Johann Friedrich Wilhelm Herbst (1 November 1743 – 5 November 1807) was a German naturalist and entomologist from Petershagen, Minden-Ravensberg. He served as a chaplain in the Prussian army. His marriage in Berlin, 1770, with Euphrosyne Luise Sophie (1742–1805), daughter of the Prussian Hofrat Libert Waldschmidt seems to have been childless.

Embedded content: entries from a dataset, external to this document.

**src/rtl/matrix_ram_arbiter.sv**
```systemverilog
// Round-robin arbiter and burst sequencer sharing the matrix RAM read port
// among four row-processor lanes; returned data is steered back per lane.
module matrix_ram_arbiter #(
    parameter int ADDR_W = 8,
    parameter int DATA_W = 8,
    parameter int LEN_W  = 4
) (
    input  logic                  clk,
    input  logic                  reset,
    input  logic [3:0]            req_i,
    input  logic [4*ADDR_W-1:0]   base_i,
    input  logic [4*LEN_W-1:0]    len_i,
    output logic                  ram_rd_en_o,
    output logic [ADDR_W-1:0]     ram_addr_o,
    input  logic [DATA_W-1:0]     ram_rdata_i,
    output logic [3:0]            grant_o,
    output logic [DATA_W-1:0]     rd_data_o,
    output logic [3:0]            rd_valid_o,
    output logic [3:0]            done_o,
    output logic                  busy_o
);

    typedef enum logic [1:0] {
        IDLE  = 2'd0,
        BURST = 2'd1,
        DRAIN = 2'd2
    } state_t;

    localparam logic [LEN_W-1:0] LEN_ONE = LEN_W'(1);

    state_t              state_q, state_d;
    logic [1:0]          rr_ptr_q, rr_ptr_d;
    logic [1:0]          owner_q, owner_d;
    logic [LEN_W-1:0]    cnt_q, cnt_d;
    logic [LEN_W-1:0]    len_q, len_d;
    logic [ADDR_W-1:0]   base_q, base_d;
    logic [ADDR_W-1:0]   addr_q, addr_d;
    logic                rd_en_q, rd_en_d;
    logic [3:0]          grant_q, grant_d;
    logic [3:0]          done_q, done_d;
    logic                zero_len_q, zero_len_d;
    logic [3:0]          rd_valid_q;
    logic [DATA_W-1:0]   rd_data_q;

    logic                found;
    logic [1:0]          winner;
    logic [1:0]          idx;
    logic [ADDR_W-1:0]   base_sel;
    logic [LEN_W-1:0]    len_sel;
    logic [LEN_W-1:0]    cnt_inc;

    // Round-robin search starting at rr_ptr; first requesting lane wins.
    always_comb begin
        found  = 1'b0;
        winner = rr_ptr_q;
        idx    = rr_ptr_q;
        for (int i = 0; i < 4; i++) begin
            idx    = rr_ptr_q + 2'(i);
            winner = (req_i[idx] && !found) ? idx : winner;
            found  = found | req_i[idx];
        end
        base_sel = base_i[winner*ADDR_W +: ADDR_W];
        len_sel  = len_i[winner*LEN_W +: LEN_W];
    end

    assign cnt_inc = cnt_q + LEN_ONE;

    // Next-state and registered-output decode for the burst sequencer.
    always_comb begin
        state_d    = state_q;
        rr_ptr_d   = rr_ptr_q;
        owner_d    = owner_q;
        cnt_d      = cnt_q;
        len_d      = len_q;
        base_d     = base_q;
        zero_len_d = zero_len_q;
        grant_d    = grant_q;
        rd_en_d    = 1'b0;
        addr_d     = {ADDR_W{1'b0}};
        done_d     = 4'b0000;
        case (state_q)
            IDLE: begin
                if (found) begin
                    owner_d = winner;
                    grant_d = 4'b0001 << winner;
                    base_d  = base_sel;
                    len_d   = len_sel;
                    cnt_d   = {LEN_W{1'b0}};
                    if (len_sel == {LEN_W{1'b0}}) begin
                        state_d    = DRAIN;
                        zero_len_d = 1'b1;
                    end else begin
                        state_d    = BURST;
                        zero_len_d = 1'b0;
                        rd_en_d    = 1'b1;
                        addr_d     = base_sel;
                    end
                end else begin
                    grant_d = 4'b0000;
                end
            end
            BURST: begin
                if (cnt_q == (len_q - LEN_ONE)) begin
                    state_d = DRAIN;
                    done_d  = grant_q;
                end else begin
                    cnt_d   = cnt_inc;
                    rd_en_d = 1'b1;
                    addr_d  = base_q + ADDR_W'(cnt_inc);
                end
            end
            DRAIN: begin
                // A zero-length burst spends an extra DRAIN cycle so done_o
                // follows the grant instead of coinciding with it.
                if (zero_len_q) begin
                    zero_len_d = 1'b0;
                    done_d     = grant_q;
                end else begin
                    state_d  = IDLE;
                    grant_d  = 4'b0000;
                    rr_ptr_d = owner_q + 2'd1;
                end
            end
            default: begin
                state_d    = IDLE;
                grant_d    = 4'b0000;
                zero_len_d = 1'b0;
            end
        endcase
    end

    // State, pointer and request-side output registers.
    always_ff @(posedge clk or negedge reset) begin
        if (!reset) begin
            state_q    <= IDLE;
            rr_ptr_q   <= 2'd0;
            owner_q    <= 2'd0;
            cnt_q      <= {LEN_W{1'b0}};
            len_q      <= {LEN_W{1'b0}};
            base_q     <= {ADDR_W{1'b0}};
            addr_q     <= {ADDR_W{1'b0}};
            rd_en_q    <= 1'b0;
            grant_q    <= 4'b0000;
            done_q     <= 4'b0000;
            zero_len_q <= 1'b0;
        end else begin
            state_q    <= state_d;
            rr_ptr_q   <= rr_ptr_d;
            owner_q    <= owner_d;
            cnt_q      <= cnt_d;
            len_q      <= len_d;
            base_q     <= base_d;
            addr_q     <= addr_d;
            rd_en_q    <= rd_en_d;
            grant_q    <= grant_d;
            done_q     <= done_d;
            zero_len_q <= zero_len_d;
        end
    end

    // Read-return path: data and lane valid land one cycle after each strobe.
    always_ff @(posedge clk or negedge reset) begin
        if (!reset) begin
            rd_valid_q <= 4'b0000;
            rd_data_q  <= {DATA_W{1'b0}};
        end else begin
            rd_valid_q <= grant_q & {4{rd_en_q}};
            rd_data_q  <= rd_en_q ? ram_rdata_i : {DATA_W{1'b0}};
        end
    end

    assign ram_rd_en_o = rd_en_q;
    assign ram_addr_o  = addr_q;
    assign grant_o     = grant_q;
    assign done_o      = done_q;
    assign rd_valid_o  = rd_valid_q;
    assign rd_data_o   = rd_data_q;
    assign busy_o      = (state_q != IDLE);

endmodule

```
**config.mk**
```make
export PLATFORM = sky130hd
export DESIGN_NAME = matrix_ram_arbiter
export DESIGN_NICKNAME = d
export VERILOG_FILES = /design/src/rtl/matrix_ram_arbiter.sv
export SDC_FILE = /design/constraint.sdc
export NUM_CORES = 1
export LEC_CHECK = 0
export ABC_AREA = 1
export CAP_MARGIN = 20
export CORE_UTILIZATION = 35
export CTS_BUF_LIST = sky130_fd_sc_hd__clkbuf_16
export CTS_CLUSTER_SIZE = 30
export DETAILED_ROUTE_END_ITERATION = 12
export MAX_ROUTING_LAYER = met4
export PLACE_DENSITY_LB_ADDON = 0.15
export SYNTH_ARGS = -nofsm -noshare
export SYNTH_HDL_FRONTEND = slang
export SYNTH_SLANG_ARGS = --single-unit
```
**constraint.sdc**
```tcl
create_clock -name clk -period 6.4 [get_ports clk]
set_input_delay 1.92 -clock clk [delete_from_list [all_inputs] [get_ports clk]]
set_output_delay 1.92 -clock clk [all_outputs]
set_load 0.02 [all_outputs]
```
==> metrics <==
status=complete, no violations; Tmin final=4490 ps; Detail Route Antenna Nets=0; Slew headroom=0.428; simple-gate share of the synthesized area=0.345; Initial Util=0.368; Slew @ Worst Pin=about 850 ps; syn nets=between 500 and 600; Core Region=between 8000 and 9000 um2; synth warn=0; Crit Path Category=primary input to flop; Post-Syn Instances=440; clock latency on the worst-skew pair=roughly 290 ps; IO Pins=92; DRC=0; Core Util, Final=0.494; max-cap violations=0; power density cells=~560 nW/um2; Longest Clk Path Bufs=2; largest net degree at the start of global routing=53; kind of end point of the critical path=flop; Synth Area in Adders=0.0406; Area growth syn-to-layout=34.2%; Crit path buffers/inverters=2; Crit path max-delay family=simple AND/OR/NAND/NOR gates; CTS tree=built; WL/cell=~12 um; Die Span Y=98.7 um; root buf cell=clkbuf_16; CP Data Required Time=between 6000 and 7000 ps; clk sink count=52; crit path DAT=between 4000 and 5000 ps; cell area after synthesis=3270 um2; final max-slew violation count=0; drt initial violations=176; diode count=0; share of cells above drive strength 1=0.0873; pre-CTS WS=between 1500 and 2000 ps; critical path's largest stage delay=roughly 650 ps; maximum VDD drop=0.374 mV; Worst-path clk slew=70 ps; CTS Hold Bufs=0; CP Launch Type=primary input; multiplexer area fraction after synthesis=0; Netlist cell types=33; CTS resizes=0; global-route wire length before repair=between 10000 and 15000 um; Final #Nets=about 600; vias in the first global route=~2800; # setup viols final=0; initial antenna violation count=0; Compound-Gate Fraction of Synth Area=0.0998; CP cell instances=clkdlybuf4s50_1 -> nand2_2 -> nand2_2 -> nand2_2 -> nand2_4 -> nor2_4 -> nand2_1 -> nor2_1 -> nor2_1 -> inv_1 -> nor2_1 -> a21boi_0 -> o21ai_0; fmax=between 200 and 250 MHz; Fin Setup TNS=0 ps; fin crit share=0.701; DP HPWL=between 5000 and 6000 um; Leakage Power=roughly 2.2 nW; clk_skew=7.43 ps; Worst path slowest cell=nor2_1; Final Worst Setup Slack=around 1900 ps; endpoints failing hold=0; total CTS buffers=5; Mapped Avg Cell Area=roughly 7.4 um2; H-tree depth=2; Die W=roughly 99 um; IO Port Bufs=91; Row Count=34; RePlAce Congestion=~0.87; Post-CTS Setup Bufs=0; Hold Path Class=flop to flop; CP max FO=23; combinational family with the most area after synthesis=simple AND/OR/NAND/NOR gates; Post-Route WL=7890 um; xor and xnor area share after synthesis=0.0295; Seq/Total Area, Yosys=0.398; Congestion Overflow GR=0; Yosys reg bits=52; via/cell ratio=between 4 and 5; area of the die=about 10000 um2; vias post-DR=between 2000 and 3000; Pre-antenna DRT Iters=4; total track usage=0.178; RSZ-0062 raised after global routing=false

He was the joint editor, with Carl Gustav Jablonsky, of Naturgeschichte der in- und ausländischen Insekten (1785–1806, 10 volumes), which was one of the first attempts at a complete survey of the order Coleoptera. Herbst's Naturgeschichte der Krabben und Krebse, released in installments, was the first full survey of crustaceans.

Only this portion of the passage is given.